• Assignment
Every line that holds the word "keeps" needs to be copied from the data below.

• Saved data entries

* * * * * * *

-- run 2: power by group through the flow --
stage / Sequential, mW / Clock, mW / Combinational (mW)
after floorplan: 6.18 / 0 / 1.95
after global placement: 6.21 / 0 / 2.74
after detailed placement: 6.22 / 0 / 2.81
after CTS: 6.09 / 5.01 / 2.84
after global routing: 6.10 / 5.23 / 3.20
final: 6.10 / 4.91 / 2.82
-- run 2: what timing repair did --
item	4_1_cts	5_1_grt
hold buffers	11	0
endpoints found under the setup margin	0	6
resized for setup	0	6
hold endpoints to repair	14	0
--- src/rtl/ffm_defines.svh ---
// Offsets, field positions, reset values and timing constants
`ifndef FFM_DEFINES_SVH
`define FFM_DEFINES_SVH
// Register indices; byte address is four times the index
`define FFM_IDX_COMMON 8'h17
`define FFM_IDX_TARGET 8'h18
`define FFM_IDX_XHI 8'h73
`define FFM_IDX_XLO 8'h74
`define FFM_IDX_YHI 8'h75
`define FFM_IDX_YLO 8'h76
`define FFM_IDX_ZHI 8'h77
`define FFM_IDX_ZLO 8'h78
`define FFM_IDX_CFG 8'h80
`define FFM_IDX_MODE 8'h81
`define FFM_IDX_STAT 8'h82
`define FFM_IDX_COUNT 8'h83
`define FFM_IDX_ISTA 8'h84
`define FFM_IDX_IMASK 8'h85
`define FFM_RST_8 8'h00
// Field positions
`define FFM_DBCNTM_BIT 7
`define FFM_XYZ_EN_BIT 7
`define FFM_TRANS_EN_BIT 7
`define FFM_CFG_OAE_BIT 3
`define FFM_MODE_HYB_BIT 5
`define FFM_MODE_FS_LSB 6
`define FFM_MODE_PWR_LSB 3
// Common threshold scale, counts per 63 mg step for each range
`define FFM_SCALE_FS0 9'h102
`define FFM_SCALE_FS1 9'h081
`define FFM_SCALE_FS2 9'h041
// Step exponent caps, in powers of two of the 1.25 ms step
`define FFM_EXP_NORMAL_MAX 4'h4
`define FFM_EXP_SLOW 4'h6
`define FFM_EXP_SLOWEST 4'h7
`define FFM_ODR_12HZ 3'h5
`define FFM_ODR_SLOW_FIRST 3'h5
// Timing: base step and clock period in ns
`define FFM_STEP_BASE_NS 1250000
`define FFM_CLK_NS 50
`endif

--- src/rtl/ffm_pkg.sv ---
// Types shared by the freefall/motion detector
`default_nettype none
package ffm_pkg;
  typedef enum logic [1:0] {
    FFM_NORMAL,
    FFM_LOW_POWER_LOW_NOISE_MODE,
    FFM_HIRES,
    FFM_LOWPOWER
  } ffm_pwr_e;
  typedef logic signed [13:0] ffm_acc_t;
  typedef logic [15:0] ffm_thr_t;
endpackage : ffm_pkg
`default_nettype wire

--- src/rtl/ffm_detect.sv ---
// Freefall/motion detector with Avalon-MM register slave
//
// Behaviour
// RULE_01 - Per-axis enable off: all axes use common 7-bit 63 mg threshold.
// RULE_02 - Per-axis enable on: each axis uses its own high/low threshold.
// RULE_03 - Per-axis thresholds are 13-bit, scaled like output data.
// RULE_04 - Software never sets per-axis and transient-share enables together.
// RULE_05 - High register holds bits 12..6; low register holds 5..0 on top.
// RULE_06 - Combine select 0: event when all enabled axes are below threshold.
// RULE_07 - Combine select 1: event when any enabled axis exceeds threshold.
// RULE_08 - 8-bit target sets consecutive qualifying samples needed.
// RULE_09 - Condition lost: clear counter, or decrement if clear mode is 0.
// RULE_10 - Event flag sets when debounce counter equals the target.
// RULE_11 - Debounce counter saturates at the target.
// RULE_12 - Hybrid mode halves the sample rate, doubling every step.
// RULE_13 - Step time follows rate and power mode per the step table.
// RULE_14 - Compare and counter update once per sample, else hold.
// RULE_15 - Threshold and debounce registers reset to zero.
`include "ffm_defines.svh"
`default_nettype none
module ffm_detect #(
  parameter int STEP_BASE_CYC = `FFM_STEP_BASE_NS / `FFM_CLK_NS
) (
  input wire logic mclk_i,
  input wire logic rst_n_i,
  input wire logic [9:0] avs_address_i,
  input wire logic avs_read_i,
  input wire logic avs_write_i,
  input wire logic [31:0] avs_writedata_i,
  output logic [31:0] avs_readdata_o,
  output logic avs_waitrequest_o,
  input wire ffm_pkg::ffm_acc_t accel_x_i,
  input wire ffm_pkg::ffm_acc_t accel_y_i,
  input wire ffm_pkg::ffm_acc_t accel_z_i,
  output logic event_o,
  output logic irq_o
);
  import ffm_pkg::*;

  // ****************************************
  // Register slave
  // ****************************************
  logic wait_q;
  logic [31:0] rdata_q;
  logic [7:0] common_q, target_q, cfg_q, mode_q, imask_q, ista_q;
  logic [7:0] hi_q [3];
  logic [7:0] lo_q [3];
  logic [7:0] cnt_q, cnt_d;
  logic evt_q, cond_q, irq_q;
  logic [7:0] idx;
  logic wr_en;
  logic [7:0] rd_mux;
  logic [1:0] ista_set;

  assign idx = avs_address_i[9:2];
  // Writes land on the edge where the master sees waitrequest low
  assign wr_en = avs_write_i && !wait_q;

  // One wait state per access keeps read data registered
  always_ff @(posedge mclk_i or negedge rst_n_i) begin
    if (!rst_n_i) begin
      wait_q <= 1'b1;
    end else if ((avs_read_i || avs_write_i) && wait_q) begin
      wait_q <= 1'b0;
    end else begin
      wait_q <= 1'b1;
    end
  end

  always_comb begin
    rd_mux = `FFM_RST_8;
    unique case (idx)
      `FFM_IDX_COMMON: rd_mux = common_q;
      `FFM_IDX_TARGET: rd_mux = target_q;
      `FFM_IDX_XHI: rd_mux = hi_q[0];
      `FFM_IDX_XLO: rd_mux = {lo_q[0][7:2], 2'b00};
      `FFM_IDX_YHI: rd_mux = hi_q[1];
      `FFM_IDX_YLO: rd_mux = {lo_q[1][7:2], 2'b00};
      `FFM_IDX_ZHI: rd_mux = {1'b0, hi_q[2][6:0]};
      `FFM_IDX_ZLO: rd_mux = {lo_q[2][7:2], 2'b00};
      `FFM_IDX_CFG: rd_mux = {4'h0, cfg_q[3:0]};
      `FFM_IDX_MODE: rd_mux = mode_q;
      `FFM_IDX_STAT: rd_mux = {6'h00, cond_q, evt_q};
      `FFM_IDX_COUNT: rd_mux = cnt_q;
      `FFM_IDX_ISTA: rd_mux = {6'h00, ista_q[1:0]};
      `FFM_IDX_IMASK: rd_mux = {6'h00, imask_q[1:0]};
      default: rd_mux = `FFM_RST_8;
    endcase
  end

  always_ff @(posedge mclk_i or negedge rst_n_i) begin
    if (!rst_n_i) begin
      rdata_q <= 32'h0000_0000;
    end else if (avs_read_i && wait_q) begin
      rdata_q <= {24'h00_0000, rd_mux};
    end
  end

  // Trans-share bit is only stored; software keeps it apart RULE_04
  always_ff @(posedge mclk_i or negedge rst_n_i) begin
    if (!rst_n_i) begin
      common_q <= `FFM_RST_8; // RULE_15
      target_q <= `FFM_RST_8;
      cfg_q <= `FFM_RST_8;
      mode_q <= `FFM_RST_8;
      imask_q <= `FFM_RST_8;
      for (int i = 0; i < 3; i++) begin
        hi_q[i] <= `FFM_RST_8;
        lo_q[i] <= `FFM_RST_8;
      end
    end else if (wr_en) begin
      unique case (idx)
        `FFM_IDX_COMMON: common_q <= avs_writedata_i[7:0];
        `FFM_IDX_TARGET: target_q <= avs_writedata_i[7:0]; // RULE_08
        `FFM_IDX_XHI: hi_q[0] <= avs_writedata_i[7:0];
        `FFM_IDX_XLO: lo_q[0] <= avs_writedata_i[7:0];
        `FFM_IDX_YHI: hi_q[1] <= avs_writedata_i[7:0];
        `FFM_IDX_YLO: lo_q[1] <= avs_writedata_i[7:0];
        `FFM_IDX_ZHI: hi_q[2] <= avs_writedata_i[7:0];
        `FFM_IDX_ZLO: lo_q[2] <= avs_writedata_i[7:0];
        `FFM_IDX_CFG: cfg_q <= avs_writedata_i[7:0];
        `FFM_IDX_MODE: mode_q <= avs_writedata_i[7:0];
        `FFM_IDX_IMASK: imask_q <= avs_writedata_i[7:0];
        default: ;
      endcase
    end
  end

  // ****************************************
  // Step timer
  // ****************************************
  logic [2:0] output_data_rate;
  ffm_pwr_e pwr;
  logic [3:0] exp_w;
  logic [31:0] base_q;
  logic [8:0] mult_q;
  logic [8:0] mult_end;
  logic tick_q;

  assign output_data_rate = mode_q[2:0];
  assign pwr = ffm_pwr_e'(mode_q[`FFM_MODE_PWR_LSB +: 2]);

  // Step as a power of two of the fastest step
  always_comb begin
    exp_w = {1'b0, output_data_rate};
    unique case (pwr) // RULE_13
      FFM_NORMAL: begin
        if ({1'b0, output_data_rate} > `FFM_EXP_NORMAL_MAX) exp_w = `FFM_EXP_NORMAL_MAX;
      end
      FFM_LOW_POWER_LOW_NOISE_MODE: begin
        if (output_data_rate >= `FFM_ODR_SLOW_FIRST) exp_w = `FFM_EXP_SLOW;
      end
      FFM_HIRES: begin
        exp_w = {3'b000, output_data_rate != 3'h0};
      end
      FFM_LOWPOWER: begin
        if (output_data_rate == `FFM_ODR_12HZ) exp_w = `FFM_EXP_SLOW;
        else if (output_data_rate > `FFM_ODR_12HZ) exp_w = `FFM_EXP_SLOWEST;
      end
    endcase
    exp_w = exp_w + {3'b000, mode_q[`FFM_MODE_HYB_BIT]}; // RULE_12
  end
  assign mult_end = 9'(9'h001 << exp_w) - 9'h001;

  always_ff @(posedge mclk_i or negedge rst_n_i) begin
    if (!rst_n_i) begin
      base_q <= 32'h0000_0000;
      mult_q <= 9'h000;
      tick_q <= 1'b0;
    end else begin
      tick_q <= 1'b0;
      if (base_q >= 32'(STEP_BASE_CYC - 1)) begin
        base_q <= 32'h0000_0000;
        if (mult_q >= mult_end) begin
          mult_q <= 9'h000;
          tick_q <= 1'b1;
        end else begin
          mult_q <= mult_q + 9'h001;
        end
      end else begin
        base_q <= base_q + 32'h0000_0001;
      end
    end
  end

  // ****************************************
  // Threshold compare
  // ****************************************
  logic [13:0] acc_abs [3];
  ffm_thr_t thr [3];
  ffm_thr_t common_thr;
  logic [8:0] scale;
  logic [2:0] below, above, axis_en;
  logic xyz_en, oae, cond_w;

  assign xyz_en = hi_q[0][`FFM_XYZ_EN_BIT];
  assign oae = cfg_q[`FFM_CFG_OAE_BIT];
  assign axis_en = cfg_q[2:0];
  assign acc_abs[0] = accel_x_i[13] ? 14'(-accel_x_i) : accel_x_i;
  assign acc_abs[1] = accel_y_i[13] ? 14'(-accel_y_i) : accel_y_i;
  assign acc_abs[2] = accel_z_i[13] ? 14'(-accel_z_i) : accel_z_i;

  always_comb begin
    unique case (mode_q[`FFM_MODE_FS_LSB +: 2])
      2'h0: scale = `FFM_SCALE_FS0;
      2'h1: scale = `FFM_SCALE_FS1;
      default: scale = `FFM_SCALE_FS2;
    endcase
  end
  // Common threshold converted into output-data counts
  // Both factors widened first so the product never wraps at nine bits
  assign common_thr = 16'(common_q[6:0]) * 16'(scale); // RULE_01

  for (genvar a = 0; a < 3; a++) begin : g_axis
    assign thr[a] = xyz_en ? {3'b000, hi_q[a][6:0], lo_q[a][7:2]} // RULE_05
                           : common_thr; // RULE_02 RULE_03
    assign below[a] = {2'b00, acc_abs[a]} < thr[a];
    assign above[a] = {2'b00, acc_abs[a]} > thr[a];
  end

  // No axis enabled never qualifies, even for the all-below case
  assign cond_w = oae ? |(above & axis_en) // RULE_07
                      : ((&(below | ~axis_en)) && |axis_en); // RULE_06

  // ****************************************
  // Debounce counter and event flag
  // ****************************************
  always_comb begin
    cnt_d = cnt_q;
    if (cond_w) begin
      if (cnt_q < target_q) cnt_d = cnt_q + 8'h01;
      else cnt_d = target_q; // RULE_11
    end else if (common_q[`FFM_DBCNTM_BIT]) begin
      cnt_d = 8'h00; // RULE_09
    end else if (cnt_q != 8'h00) begin
      cnt_d = cnt_q - 8'h01; // RULE_09
    end
  end

  always_ff @(posedge mclk_i or negedge rst_n_i) begin
    if (!rst_n_i) begin
      cnt_q <= 8'h00;
      evt_q <= 1'b0;
      cond_q <= 1'b0;
    end else if (tick_q) begin // RULE_14
      cnt_q <= cnt_d;
      cond_q <= cond_w;
      evt_q <= cond_w && (cnt_d == target_q); // RULE_10
    end
  end

  // ****************************************
  // Interrupt status
  // ****************************************
  assign ista_set = {evt_q && tick_q && !(cond_w && cnt_d == target_q),
                     !evt_q && tick_q && cond_w && cnt_d == target_q};

  // Set beats a same-cycle write-one clear
  always_ff @(posedge mclk_i or negedge rst_n_i) begin
    if (!rst_n_i) begin
      ista_q <= `FFM_RST_8;
      irq_q <= 1'b0;
    end else begin
      if (wr_en && idx == `FFM_IDX_ISTA) begin
        ista_q <= (ista_q & ~avs_writedata_i[7:0]) | {6'h00, ista_set};
      end else begin
        ista_q <= ista_q | {6'h00, ista_set};
      end
      irq_q <= |(ista_q[1:0] & imask_q[1:0]);
    end
  end

  assign avs_readdata_o = rdata_q;
  assign avs_waitrequest_o = wait_q;
  assign event_o = evt_q;
  assign irq_o = irq_q;
endmodule : ffm_detect
`default_nettype wire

* * * * * * *

• Answer to the problem
  // One wait state per access keeps read data registered
  // Trans-share bit is only stored; software keeps it apart RULE_04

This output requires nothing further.